## config.mk

```make
export PLATFORM = sky130hd
export DESIGN_NAME = temp_sampler
export DESIGN_NICKNAME = d
export VERILOG_FILES = /design/src/rtl/temp_sampler.sv
export SDC_FILE = /design/constraint.sdc
export NUM_CORES = 1
export LEC_CHECK = 0
export ABC_CLOCK_PERIOD_IN_PS = 7300
export CAP_MARGIN = 15
export CORE_ASPECT_RATIO = 0.75
export CORE_UTILIZATION = 35
export DETAILED_ROUTE_END_ITERATION = 8
export PLACE_DENSITY = 0.68
export SYNTH_ARGS = -nofsm -noshare
export SYNTH_HDL_FRONTEND = slang
export SYNTH_SLANG_ARGS = --single-unit
```

## constraint.sdc

```tcl
create_clock -name CLK -period 7.3 [get_ports CLK]
set_input_delay 2.19 -clock CLK [delete_from_list [all_inputs] [get_ports CLK]]
set_output_delay 2.19 -clock CLK [all_outputs]
set_load 0.005 [all_outputs]
```

## src/rtl/temp_sampler.sv

```systemverilog
`default_nettype none
// ============================================================================
// Module      : temp_sampler
// Description : XADC DRP read sequencer and 2**AVG_LOG2-sample averager for
//               the on-board temperature channel. Publishes a 12-bit averaged
//               code plus a sticky ready level.
// Revision    : 1.0 - initial release
// ============================================================================
module temp_sampler #(
    parameter logic [6:0] CHANNEL_ADDR = 7'h13,
    parameter int         AVG_LOG2     = 2,
    parameter int         TIMEOUT      = 255
) (
    input  logic        CLK,
    input  logic        RST,
    input  logic        eoc,
    input  logic        drdy,
    input  logic [15:0] do_in,
    output logic        den,
    output logic        dwe,
    output logic [6:0]  daddr,
    output logic [11:0] digitalTemp,
    output logic        ready,
    output logic        timeout_err
);

    localparam int                 c_ACC_W      = 12 + AVG_LOG2;
    localparam int                 c_CNT_W      = AVG_LOG2 + 1;
    localparam logic [c_CNT_W-1:0] c_CNT_FULL   = c_CNT_W'(1 << AVG_LOG2);
    localparam logic [7:0]         c_TIMER_LAST = 8'(TIMEOUT - 1);

    localparam logic [1:0] c_ST_IDLE    = 2'd0;
    localparam logic [1:0] c_ST_WAIT    = 2'd1;
    localparam logic [1:0] c_ST_PUBLISH = 2'd2;

    logic [1:0]         r_state,       w_state_nxt;
    logic               r_den,         w_den_nxt;
    logic               r_timeout_err, w_timeout_err_nxt;
    logic [c_ACC_W-1:0] r_acc,         w_acc_nxt;
    logic [c_CNT_W-1:0] r_cnt,         w_cnt_nxt;
    logic [7:0]         r_timer,       w_timer_nxt;
    logic [11:0]        r_temp,        w_temp_nxt;
    logic               r_ready,       w_ready_nxt;

    logic [c_ACC_W-1:0] w_sample;
    logic [c_CNT_W-1:0] w_cnt_inc;
    logic               w_unused;

    // The conversion result is left-justified; the low nibble carries no data.
    assign w_sample  = c_ACC_W'(do_in[15:4]);
    assign w_cnt_inc = r_cnt + 1'b1;
    assign w_unused  = ^do_in[3:0];

    // Next-state and datapath decode; eoc outside IDLE is simply not looked at.
    always_comb begin
        w_state_nxt       = r_state;
        w_den_nxt         = 1'b0;
        w_timeout_err_nxt = 1'b0;
        w_acc_nxt         = r_acc;
        w_cnt_nxt         = r_cnt;
        w_timer_nxt       = r_timer;
        w_temp_nxt        = r_temp;
        w_ready_nxt       = r_ready;

        case (r_state)
            c_ST_IDLE: begin
                if (eoc) begin
                    w_den_nxt   = 1'b1;
                    w_timer_nxt = 8'd0;
                    w_state_nxt = c_ST_WAIT;
                end
            end
            c_ST_WAIT: begin
                w_timer_nxt = r_timer + 8'd1;
                if (drdy) begin
                    w_acc_nxt = r_acc + w_sample;
                    w_cnt_nxt = w_cnt_inc;
                    if (w_cnt_inc == c_CNT_FULL) begin
                        w_state_nxt = c_ST_PUBLISH;
                    end else begin
                        w_state_nxt = c_ST_IDLE;
                    end
                end else if (r_timer == c_TIMER_LAST) begin
                    // Lost read: drop the slot, keep the partial average intact.
                    w_timeout_err_nxt = 1'b1;
                    w_state_nxt       = c_ST_IDLE;
                end
            end
            c_ST_PUBLISH: begin
                // Divide by a power of two with plain truncation.
                w_temp_nxt  = r_acc[AVG_LOG2 +: 12];
                w_ready_nxt = 1'b1;
                w_acc_nxt   = '0;
                w_cnt_nxt   = '0;
                w_state_nxt = c_ST_IDLE;
            end
            default: begin
                w_state_nxt = c_ST_IDLE;
            end
        endcase
    end

    // State and output registers with synchronous reset.
    always_ff @(posedge CLK) begin
        if (RST) begin
            r_state       <= c_ST_IDLE;
            r_den         <= 1'b0;
            r_timeout_err <= 1'b0;
            r_acc         <= '0;
            r_cnt         <= '0;
            r_timer       <= 8'd0;
            r_temp        <= 12'd0;
            r_ready       <= 1'b0;
        end else begin
            r_state       <= w_state_nxt;
            r_den         <= w_den_nxt;
            r_timeout_err <= w_timeout_err_nxt;
            r_acc         <= w_acc_nxt;
            r_cnt         <= w_cnt_nxt;
            r_timer       <= w_timer_nxt;
            r_temp        <= w_temp_nxt;
            r_ready       <= w_ready_nxt;
        end
    end

    assign den         = r_den;
    assign dwe         = 1'b0;
    assign daddr       = CHANNEL_ADDR;
    assign digitalTemp = r_temp;
    assign ready       = r_ready;
    assign timeout_err = r_timeout_err;

endmodule
`default_nettype wire

```

==> flow_summary.yaml <==
run_status:
  status: "complete, no violations"
worst_hold_path:
  hp-class: "reg2reg"
timing:
  min_period_ns: 4.29
  drv_slew: 0
  fin_hold_ws_ns: 0.456
  relSlewSlack_pct: 38.0
  hold_viol_final: 0
  rsz0062_at_grt: "false"
  post-route-period-util_pct: 58.8
  worstMarginPinSlew_ns: 0.930
  tns_ns: 0
  setup_viol: 0
  fin_skew_ns: 0.00898
  timing.fmax_ghz: 0.233
synth:
  ys_seq_area_share_pct: 36.4
  synth.area.top_cells: "dfxtp_1 (36%), ha_1 (8.7%), nand2_1 (7.6%)"
  ys_seq_elements: 42
  synthFlopType: "dfxtp_1"
  synth_common_cells: "nand2_1 (47), dfxtp_1 (42), a21oi_1 (33)"
  synth_top_area_share_pct: 36.4
  avgSynthCellArea_um2: 7.86
  yosysMostFrequentCell: "nand2_1"
  syn-cell-area_um2: 2310
  async_flop_share_pct: 0
  yosys.area.top_type: "dfxtp_1"
  yosys_warnings: 0
  synthCells: 294
  synth-edff-count: 0
  ys_types: 43
global_route:
  antenna_found_initial: 0
  met3_usage_pct: 4.19
  grt_max_degree: 26
  first_global_vias: 1824
  track_usage_pct: 16.0
  grtUsageMet1_pct: 23.0
  grt_pass1_wl_mm: 8.57
  top_usage_layer: "met2"
  gr-usage-met2_pct: 23.7
  gr-total-overflow: 0
floorplan:
  start_util_pct: 36.4
  dieArea_um2: 6930
  dieWidth_um: 95.8
  io_pins: 43
  die_h_um: 72.4
  core_area_um2: 6350
  std_cell_rows: 25
clocking:
  clockBufferDepth: 2
  cts-htree-levels: 2
  cts_buffers: 5
  cts.reportedPaths.clkPinSlew_ns: 0.08
  cts_sinks: 42
  root_buffer: "clkbuf_8"
  post-cts-setup-buffers: 0
  cts_tree: "done"
  cts_resized: 0
  cts_hold_buf: 0
  insertion_delay_ns: 0.29
setup_path:
  path_max_fanout: 4
  cp.required_ns: 7.48
  critPathCaptureType: "flop"
  cp-start-kind: "primary input"
  r2r_setup_slack_ns: 5.04
  worst_ep_arrival_time_ns: 4.47
  criticalPathCategory: "in2reg"
drt:
  drtIter0Drc: 105
  drc: 0
  drt-wirelength-per-cell_um: 12.8
  ant_nets: 0
  vias: 2039
  vias_per_cell: 5.12
  drtPass1Iterations: 4
  finalWirelength_mm: 5.08
layout:
  synthToLayoutAreaGrowth_pct: 17.8
  antenna_cells: 0
  nNetsFinal: 353
  drive_above_1_share_pct: 5.68
  final_area_um2: 2720
power_and_ir_drop:
  vdd_ir_drop_max_uv: 73.4
  power.leakage_nw: 1.02
  power_density_nw_per_um2: 168
placement:
  port_buffers: 30
  gp_congestion: 0.858
  dpl.hpwl_mm: 3.62
  placed_cell_area_um2: 2630
flow_run:
  cap_violations: 0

**Task:**
Collect, from the material above, every line containing the word "localparam".

**Task output:**
    localparam int                 c_ACC_W      = 12 + AVG_LOG2;
    localparam int                 c_CNT_W      = AVG_LOG2 + 1;
    localparam logic [c_CNT_W-1:0] c_CNT_FULL   = c_CNT_W'(1 << AVG_LOG2);
    localparam logic [7:0]         c_TIMER_LAST = 8'(TIMEOUT - 1);
    localparam logic [1:0] c_ST_IDLE    = 2'd0;
    localparam logic [1:0] c_ST_WAIT    = 2'd1;
    localparam logic [1:0] c_ST_PUBLISH = 2'd2;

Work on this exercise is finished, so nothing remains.